-- Aim of the exercise --
Among the records below, find the line that has "if (fifo_cnt == 2'd1) begin"; from there, give the lines again exactly, and stop after the line that has "o_pixel <= 1'b0;".

[Stored data]
----------------------------------------
$ cat src/rtl/hack_screen_scanout.sv
// Hack 512x256 monochrome screen scanout: prefetches one row of 32 words per
// line into a 2-word FIFO and serialises them onto an external timing raster.
//
// state   | meaning
// IDLE    | no read outstanding; may issue the next word fetch
// REQ     | read outstanding for the current line; ack pushes the word
// DISCARD | read outstanding from a previous line; ack drops the word
module hack_screen_scanout #(
  parameter int H_OFFSET   = 64,
  parameter int V_OFFSET   = 112,
  parameter int BORDER_PIX = 0
) (
  input  logic        i_clk,
  input  logic        i_rst,
  input  logic        i_pix_stb,
  input  logic        i_hs,
  input  logic        i_vs,
  input  logic        i_active,
  input  logic [9:0]  i_x,
  input  logic [9:0]  i_y,
  output logic        o_rd_req,
  output logic [12:0] o_rd_addr,
  input  logic        i_rd_ack,
  input  logic [15:0] i_rd_data,
  output logic        o_hs,
  output logic        o_vs,
  output logic        o_de,
  output logic        o_pixel,
  output logic        o_underrun
);

  localparam logic [10:0] X_LO   = 11'(H_OFFSET);
  localparam logic [10:0] X_HI   = 11'(H_OFFSET + 512);
  localparam logic [10:0] Y_LO   = 11'(V_OFFSET);
  localparam logic [10:0] Y_HI   = 11'(V_OFFSET + 256);
  localparam logic        BORDER = (BORDER_PIX != 0);

  typedef enum logic [1:0] {IDLE, REQ, DISCARD} fetch_state_t;

  fetch_state_t state;
  logic [15:0]  fifo_q [2];
  logic [1:0]   fifo_cnt;
  logic [5:0]   word_cnt;
  logic [7:0]   row;
  logic         fetch_en;

  logic         in_rows;
  logic         in_win;
  logic         line_start;
  logic         push;
  logic         pop;
  logic         issue;
  logic [3:0]   wx;
  logic [7:0]   wy;

  always_comb begin
    in_rows    = ({1'b0, i_y} >= Y_LO) && ({1'b0, i_y} < Y_HI);
    in_win     = i_active && in_rows && ({1'b0, i_x} >= X_LO) && ({1'b0, i_x} < X_HI);
    wx         = i_x[3:0] - X_LO[3:0];
    wy         = i_y[7:0] - Y_LO[7:0];
    line_start = i_pix_stb && i_active && (i_x == 10'd0);
    // A word acked on the line-start cycle belongs to the old line and is dropped.
    push       = (state == REQ) && i_rd_ack && !line_start;
    pop        = i_pix_stb && in_win && (fifo_cnt != 2'd0) && (wx == 4'hF);
    issue      = (state == IDLE) && fetch_en && !line_start && !word_cnt[5] &&
                 (fifo_cnt < 2'd2);
  end

  always_ff @(posedge i_clk) begin
    if (i_rst) begin
      state      <= IDLE;
      o_rd_req   <= 1'b0;
      o_rd_addr  <= '0;
      fifo_q[0]  <= '0;
      fifo_q[1]  <= '0;
      fifo_cnt   <= '0;
      word_cnt   <= '0;
      row        <= '0;
      fetch_en   <= 1'b0;
      o_hs       <= 1'b1;
      o_vs       <= 1'b1;
      o_de       <= 1'b0;
      o_pixel    <= 1'b0;
      o_underrun <= 1'b0;
    end else begin
      case (state)
        IDLE: begin
          if (issue) begin
            state     <= REQ;
            o_rd_req  <= 1'b1;
            o_rd_addr <= {row, word_cnt[4:0]};
          end
        end
        REQ: begin
          if (i_rd_ack) begin
            state    <= IDLE;
            o_rd_req <= 1'b0;
          end else if (line_start) begin
            state <= DISCARD;
          end
        end
        DISCARD: begin
          if (i_rd_ack) begin
            state    <= IDLE;
            o_rd_req <= 1'b0;
          end
        end
        default: begin
          state    <= IDLE;
          o_rd_req <= 1'b0;
        end
      endcase

      if (line_start) begin
        fifo_cnt <= '0;
        word_cnt <= '0;
        fetch_en <= in_rows;
        if (in_rows) row <= wy;
      end else begin
        if (push) word_cnt <= word_cnt + 6'd1;
        case ({push, pop})
          2'b10: begin
            fifo_q[fifo_cnt[0]] <= i_rd_data;
            fifo_cnt            <= fifo_cnt + 2'd1;
          end
          2'b01: begin
            fifo_q[0] <= fifo_q[1];
            fifo_cnt  <= fifo_cnt - 2'd1;
          end
          2'b11: begin
            if (fifo_cnt == 2'd1) begin
              fifo_q[0] <= i_rd_data;
            end else begin
              fifo_q[0] <= fifo_q[1];
              fifo_q[1] <= i_rd_data;
            end
          end
          default: ;
        endcase
      end

      if (i_pix_stb) begin
        o_hs <= i_hs;
        o_vs <= i_vs;
        o_de <= i_active;
        if (!i_active) begin
          o_pixel <= 1'b0;
        end else if (!in_win) begin
          o_pixel <= BORDER;
        end else if (fifo_cnt != 2'd0) begin
          o_pixel <= fifo_q[0][wx];
        end else begin
          // Starved pixel: flagged only; later words stay aligned by count, not position.
          o_pixel    <= 1'b0;
          o_underrun <= 1'b1;
        end
      end
    end
  end

endmodule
----------------------------------------
-- Your response --
            if (fifo_cnt == 2'd1) begin
              fifo_q[0] <= i_rd_data;
            end else begin
              fifo_q[0] <= fifo_q[1];
              fifo_q[1] <= i_rd_data;
            end
          end
          default: ;
        endcase
      end

      if (i_pix_stb) begin
        o_hs <= i_hs;
        o_vs <= i_vs;
        o_de <= i_active;
        if (!i_active) begin
          o_pixel <= 1'b0;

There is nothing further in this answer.